Detection of stable secondary structure at the 3' terminus of dengue virus type 2 RNA.

The 3'-terminal sequences of flavivirus genomes within approx. 100 nucleotides (nt) have been suggested to have a highly conserved secondary structure, as based on the known nt sequence data and free-energy calculations using computer programs. To test the existence of a secondary structure in solution, we devised a strategy to generate truncated RNA molecules from about 0.3-1.4 kb in length, having the same polarity and nt sequence as dengue virus type 2 (DEN-2) RNA (New Guinea-C strain). When these labeled RNA molecules were digested by RNase A, and analyzed by denaturing polyacrylamide-gel electrophoresis, three resistant fragments of 16, 20 and 23 nt in length were reproducibly obtained. To examine whether these RNase A-resistant (RNaseR) fragments emerged from a stable secondary structure formed in solution consisting of 3'-terminal sequences, hybridization of the RNaseR fragments to four chemically synthesized oligodeoxyribonucleotides (oligos), complementary to nt 1-24, 25-48, 49-72, and 73-96 from the 3' terminus of DEN-2 RNA, followed by RNase H digestion were carried out.
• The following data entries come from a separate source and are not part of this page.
Source: an optimization exercise on an open RTL-to-GDS flow (aim: small area, a short achievable clock period and few clock cycles per item). Production flows keep margins and buffers that such runs may drop.
The RTL was checked by simulation tests, not by an equivalence proof against the original design.

--- flow/run.sh ---
#!/bin/bash
# synth_recipe.tcl (not shown) runs the flow's synth.tcl, then flattens the netlist and writes it again
# the make line also repeats each setting of config.mk as NAME=value (left out here)
make -C /OpenROAD-flow-scripts/flow DESIGN_CONFIG=/design/flow/config.mk WORK_HOME=/design/flow/orfs CLKGATE_MAP_FILE= SYNTH_SCRIPT=/design/flow/synth_recipe.tcl finish
--- flow/config.mk ---
export PLATFORM = sky130hd
export DESIGN_NAME = ray_box_slab_test
export DESIGN_NICKNAME = ray_box_slab_test
export VERILOG_FILES = /design/flow/design.v
export SDC_FILE = /design/flow/constraint.sdc
export NUM_CORES = 8
export LEC_CHECK = 0
export CAP_MARGIN = 20
export CORE_MARGIN = 2
export CORE_UTILIZATION = 40
export SETUP_SLACK_MARGIN = 4.5
export SLEW_MARGIN = 20
--- flow/constraint.sdc ---
create_clock -name core_clock -period 8.0 [get_ports {clk}]
set_input_delay 1.6000 -clock core_clock [delete_from_list [all_inputs] [get_ports {clk}]]
set_output_delay 1.6000 -clock core_clock [all_outputs]
set_load 0.01 [all_outputs]
--- flow/design.v ---
package rbst_pkg;
	localparam int COORD_W   = 32;
	localparam int FRAC_W    = 16;
	localparam int EPS_W     = 16;
	localparam int AXES      = 3;
	localparam int LANES     = 2 * AXES;
	localparam int IDX_W     = 3;
	localparam int IN_BYTES  = 24;
	localparam int OUT_BYTES = 1;
	localparam int RW        = 34;
	localparam int DW        = 31;
	localparam int TW        = 15;    
	localparam int QBITS     = 31;    
	localparam int KSTEP     = 2;     
	localparam int NST       = (QBITS + KSTEP - 1) / KSTEP;
	localparam int NCMP      = AXES * AXES + AXES;
	localparam int FRONT_LAT = 3;
	localparam logic [IDX_W-1:0] REG_LOW_X  = 3'd0;
	localparam logic [IDX_W-1:0] REG_LOW_Y  = 3'd1;
	localparam logic [IDX_W-1:0] REG_LOW_Z  = 3'd2;
	localparam logic [IDX_W-1:0] REG_HIGH_X = 3'd3;
	localparam logic [IDX_W-1:0] REG_HIGH_Y = 3'd4;
	localparam logic [IDX_W-1:0] REG_HIGH_Z = 3'd5;
	localparam logic [IDX_W-1:0] REG_EPS    = 3'd6;
endpackage
module rbst_front (
	input  logic                                          clk,
	input  logic [rbst_pkg::AXES*32-1:0]                  lo,
	input  logic [rbst_pkg::AXES*32-1:0]                  hi,
	input  logic [rbst_pkg::AXES*32-1:0]                  org,
	input  logic [rbst_pkg::AXES*32-1:0]                  dir,
	output logic [rbst_pkg::LANES*32-1:0]                 r0_o,     
	output logic [rbst_pkg::LANES*rbst_pkg::TW-1:0]       tail_o,   
	output logic [rbst_pkg::AXES*rbst_pkg::DW-1:0]        den_o,    
	output logic [rbst_pkg::LANES-1:0]                    nrm_o,    
	output logic [rbst_pkg::LANES-1:0]                    ngt_o,    
	output logic [rbst_pkg::LANES-1:0]                    cmc_o,    
	output logic [rbst_pkg::NCMP*3-1:0]                   cmp_o,    
	output logic                                          blk_o     
);
	localparam int AX = rbst_pkg::AXES;
	localparam int LN = rbst_pkg::LANES;
	localparam int TW = rbst_pkg::TW;
	localparam int DW = rbst_pkg::DW;
	logic [AX*32-1:0] dmag_1;
	logic [LN*33-1:0] n_1;
	logic [AX-1:0]    dneg_1, dzero_1, inslab_1;
	for (genvar a = 0; a < AX; a++) begin : g_f1
		wire signed [31:0] lo_a  = lo[a*32 +: 32];
		wire signed [31:0] hi_a  = hi[a*32 +: 32];
		wire signed [31:0] o_a   = org[a*32 +: 32];
		wire signed [31:0] d_a   = dir[a*32 +: 32];
		always_ff @(posedge clk) begin
			dneg_1[a]             <= d_a[31];
			dzero_1[a]            <= (d_a == '0);
			inslab_1[a]           <= (lo_a <= o_a) && (o_a <= hi_a);
			dmag_1[a*32 +: 32]    <= d_a[31] ? 32'(-d_a) : d_a;
			n_1[(2*a)*33 +: 33]   <= {lo_a[31], lo_a} - {o_a[31], o_a};
			n_1[(2*a+1)*33 +: 33] <= {hi_a[31], hi_a} - {o_a[31], o_a};
		end
	end
	logic [LN*33-1:0] nmag_2;
	logic [LN-1:0]    ngt_2;
	logic [AX*32-1:0] dmag_2;
	logic [AX*5-1:0]  sh_2;
	logic [AX-1:0]    dzero_2;
	logic             blk_2;
	for (genvar a = 0; a < AX; a++) begin : g_f2
		wire [31:0] dm = dmag_1[a*32 +: 32];
		logic [4:0] lz;
		always_comb begin
			lz = 5'd0;
			for (int i = 0; i < 32; i++)
				if (dm[i]) lz = 5'(31 - i);
		end
		always_ff @(posedge clk) begin
			dmag_2[a*32 +: 32] <= dm;
			sh_2[a*5 +: 5]     <= lz;
			dzero_2[a]         <= dzero_1[a];
		end
		for (genvar e = 0; e < 2; e++) begin : g_lane
			wire [32:0] n = (dneg_1[a] ^ (e == 1)) ? n_1[(2*a+1)*33 +: 33] : n_1[(2*a)*33 +: 33];
			always_ff @(posedge clk) begin
				nmag_2[(2*a+e)*33 +: 33] <= n[32] ? 33'(-n) : n;
				ngt_2[2*a+e]             <= (n != '0) && (n[32] ^ dneg_1[a]);
			end
		end
	end
	always_ff @(posedge clk) begin
		blk_2 <= |(dzero_1 & ~inslab_1);
	end
	logic [LN-1:0] top_neg, top_pos;   
	for (genvar a = 0; a < AX; a++) begin : g_f3
		wire [31:0] dm = dmag_2[a*32 +: 32];
		wire [4:0]  sh = sh_2[a*5 +: 5];
		wire [31:0] dn = dm << sh;
		always_ff @(posedge clk) begin
			den_o[a*DW +: DW] <= dn[DW-1:0];
		end
		for (genvar e = 0; e < 2; e++) begin : g_lane
			localparam int L = 2 * a + e;
			wire [32:0] nm  = nmag_2[L*33 +: 33];
			wire [63:0] zf  = {31'b0, nm} << sh;
			wire        sat = {15'b0, nm} >= {dm, 15'b0};
			wire        nrm = !dzero_2[a] && !sat;
			wire        cneg = dzero_2[a] ? (e == 0) : ngt_2[L];
			assign top_neg[L] = !nrm && cneg;
			assign top_pos[L] = !nrm && !cneg;
			always_ff @(posedge clk) begin
				r0_o[L*32 +: 32]   <= zf[46:15];
				tail_o[L*TW +: TW] <= zf[14:0];
				nrm_o[L]           <= nrm;
				ngt_o[L]           <= ngt_2[L];
				cmc_o[L]           <= !nrm && !cneg;
			end
		end
	end
	for (genvar a = 0; a < AX; a++) begin : g_ci
		for (genvar b = 0; b < AX; b++) begin : g_cj
			wire signed [2:0] ta = top_pos[2*a] ? 3'sd1 : (top_neg[2*a] ? -3'sd1 : 3'sd0);
			wire signed [2:0] tb = top_pos[2*b+1] ? 3'sd1 : (top_neg[2*b+1] ? -3'sd1 : 3'sd0);
			always_ff @(posedge clk) cmp_o[(3*a+b)*3 +: 3] <= ta - tb;
		end
	end
	for (genvar b = 0; b < AX; b++) begin : g_ce
		always_ff @(posedge clk)
			cmp_o[(9+b)*3 +: 3] <= top_pos[2*b+1] ? 3'sd1 : (top_neg[2*b+1] ? -3'sd1 : 3'sd0);
	end
	always_ff @(posedge clk) blk_o <= blk_2;
endmodule
module rbst_div_lane #(
	parameter int KS = 2
) (
	input  logic [rbst_pkg::RW-1:0] s_in,
	input  logic [rbst_pkg::RW-1:0] c_in,
	input  logic [rbst_pkg::DW-1:0] d,
	input  logic                    b1,
	input  logic                    b2,
	output logic [rbst_pkg::RW-1:0] s_out,
	output logic [rbst_pkg::RW-1:0] c_out,
	output logic [KS-1:0]           qp,
	output logic [KS-1:0]           qm
);
	localparam int RW = rbst_pkg::RW;
	function automatic logic [1:0] qsel(input logic [3:0] s, input logic [3:0] c);
		logic [3:0] x, g;
		logic       k3, e3, z;
		x  = s ^ c;
		g  = s & c;
		k3 = g[2] | (x[2] & (g[1] | (x[1] & g[0])));
		e3 = x[3] ^ k3;
		z  = &x;
		qsel = {!e3, e3 && !z};
	endfunction
	function automatic logic [1:0] qsel_next(input logic [4:0] s, input logic [4:0] c,
	                                         input logic [4:0] m);
		logic [4:0] a, bb, mj;
		a  = s;
		bb = c;
		mj = (a & bb) | (a & m) | (bb & m);
		qsel_next = qsel(a[4:1] ^ bb[4:1] ^ m[4:1], mj[3:0]);
	endfunction
	wire [RW-1:0] dfull = {{(RW-32){1'b0}}, 1'b1, d};
	logic [1:0]    q1;
	logic [RW-1:0] a1, bv1, m1, s1, mj1, c1;
	assign q1  = qsel(s_in[RW-1:RW-4], c_in[RW-1:RW-4]);
	assign a1  = {s_in[RW-2:0], b1};
	assign bv1 = {c_in[RW-2:0], 1'b0};
	assign m1  = q1[1] ? ~dfull : (q1[0] ? dfull : '0);
	assign s1  = a1 ^ bv1 ^ m1;
	assign mj1 = (a1 & bv1) | (a1 & m1) | (bv1 & m1);
	assign c1  = {mj1[RW-2:0], q1[1]};
	if (KS == 1) begin : g_one
		assign s_out = s1;
		assign c_out = c1;
		assign qp    = q1[1];
		assign qm    = q1[0];
	end else begin : g_two
		logic [1:0]    q2, q2p, q2z, q2m;
		logic [RW-1:0] a2, bv2, m2, mj2;
		assign q2p = qsel_next(s_in[RW-2:RW-6], c_in[RW-2:RW-6], ~dfull[RW-1:RW-5]);
		assign q2z = qsel_next(s_in[RW-2:RW-6], c_in[RW-2:RW-6], 5'b0);
		assign q2m = qsel_next(s_in[RW-2:RW-6], c_in[RW-2:RW-6], dfull[RW-1:RW-5]);
		assign q2  = q1[1] ? q2p : (q1[0] ? q2m : q2z);
		assign a2  = {s1[RW-2:0], b2};
		assign bv2 = {c1[RW-2:0], 1'b0};
		assign m2  = q2[1] ? ~dfull : (q2[0] ? dfull : '0);
		assign s_out = a2 ^ bv2 ^ m2;
		assign mj2   = (a2 & bv2) | (a2 & m2) | (bv2 & m2);
		assign c_out = {mj2[RW-2:0], q2[1]};
		assign qp    = {q1[1], q2[1]};
		assign qm    = {q1[0], q2[0]};
	end
endmodule
module rbst_cmp_step (
	input  logic [2:0] d_in,
	input  logic       ap,
	input  logic       an,
	input  logic       bp,
	input  logic       bn,
	output logic [2:0] d_out
);
	logic [2:0] r;
	always_comb begin
		case ({d_in, ap, an, bp, bn})
			7'h00: r = 3'd0;
			7'h01: r = 3'd1;
			7'h02: r = 3'd7;
			7'h03: r = 3'd0;
			7'h04: r = 3'd7;
			7'h05: r = 3'd0;
			7'h06: r = 3'd6;
			7'h07: r = 3'd7;
			7'h08: r = 3'd1;
			7'h09: r = 3'd2;
			7'h0a: r = 3'd0;
			7'h0b: r = 3'd1;
			7'h0c: r = 3'd0;
			7'h0d: r = 3'd1;
			7'h0e: r = 3'd7;
			7'h0f: r = 3'd0;
			7'h10: r = 3'd2;
			7'h11: r = 3'd3;
			7'h12: r = 3'd1;
			7'h13: r = 3'd2;
			7'h14: r = 3'd1;
			7'h15: r = 3'd2;
			7'h16: r = 3'd0;
			7'h17: r = 3'd1;
			7'h18: r = 3'd3;
			7'h19: r = 3'd3;
			7'h1a: r = 3'd2;
			7'h1b: r = 3'd3;
			7'h1c: r = 3'd2;
			7'h1d: r = 3'd3;
			7'h1e: r = 3'd1;
			7'h1f: r = 3'd2;
			7'h20: r = 3'd3;
			7'h21: r = 3'd3;
			7'h22: r = 3'd3;
			7'h23: r = 3'd3;
			7'h24: r = 3'd3;
			7'h25: r = 3'd3;
			7'h26: r = 3'd2;
			7'h27: r = 3'd3;
			7'h28: r = 3'd3;
			7'h29: r = 3'd3;
			7'h2a: r = 3'd3;
			7'h2b: r = 3'd3;
			7'h2c: r = 3'd3;
			7'h2d: r = 3'd3;
			7'h2e: r = 3'd3;
			7'h2f: r = 3'd3;
			7'h30: r = 3'd3;
			7'h31: r = 3'd3;
			7'h32: r = 3'd3;
			7'h33: r = 3'd3;
			7'h34: r = 3'd3;
			7'h35: r = 3'd3;
			7'h36: r = 3'd3;
			7'h37: r = 3'd3;
			7'h38: r = 3'd3;
			7'h39: r = 3'd3;
			7'h3a: r = 3'd3;
			7'h3b: r = 3'd3;
			7'h3c: r = 3'd3;
			7'h3d: r = 3'd3;
			7'h3e: r = 3'd3;
			7'h3f: r = 3'd3;
			7'h50: r = 3'd5;
			7'h51: r = 3'd5;
			7'h52: r = 3'd5;
			7'h53: r = 3'd5;
			7'h54: r = 3'd5;
			7'h55: r = 3'd5;
			7'h56: r = 3'd5;
			7'h57: r = 3'd5;
			7'h58: r = 3'd5;
			7'h59: r = 3'd5;
			7'h5a: r = 3'd5;
			7'h5b: r = 3'd5;
			7'h5c: r = 3'd5;
			7'h5d: r = 3'd5;
			7'h5e: r = 3'd5;
			7'h5f: r = 3'd5;
			7'h60: r = 3'd5;
			7'h61: r = 3'd5;
			7'h62: r = 3'd5;
			7'h63: r = 3'd5;
			7'h64: r = 3'd5;
			7'h65: r = 3'd5;
			7'h66: r = 3'd5;
			7'h67: r = 3'd5;
			7'h68: r = 3'd5;
			7'h69: r = 3'd6;
			7'h6a: r = 3'd5;
			7'h6b: r = 3'd5;
			7'h6c: r = 3'd5;
			7'h6d: r = 3'd5;
			7'h6e: r = 3'd5;
			7'h6f: r = 3'd5;
			7'h70: r = 3'd6;
			7'h71: r = 3'd7;
			7'h72: r = 3'd5;
			7'h73: r = 3'd6;
			7'h74: r = 3'd5;
			7'h75: r = 3'd6;
			7'h76: r = 3'd5;
			7'h77: r = 3'd5;
			7'h78: r = 3'd7;
			7'h79: r = 3'd0;
			7'h7a: r = 3'd6;
			7'h7b: r = 3'd7;
			7'h7c: r = 3'd6;
			7'h7d: r = 3'd7;
			7'h7e: r = 3'd5;
			7'h7f: r = 3'd6;
			default: r = 3'd0;
		endcase
	end
	assign d_out = r;
endmodule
Oligos complementary to nt 25-48 and 49-72 from the 3' end of DEN-2 RNA were sufficient to render all three RNaseR fragments susceptible to RNase H digestion. These data indicate that a stable secondary structure is formed in solution involving nt 18-67 from the 3' terminus. The potential use of these unique transcripts to identify the viral and/or host proteins which might interact at the 3' terminus of DEN-2 RNA during initiation of replication is discussed.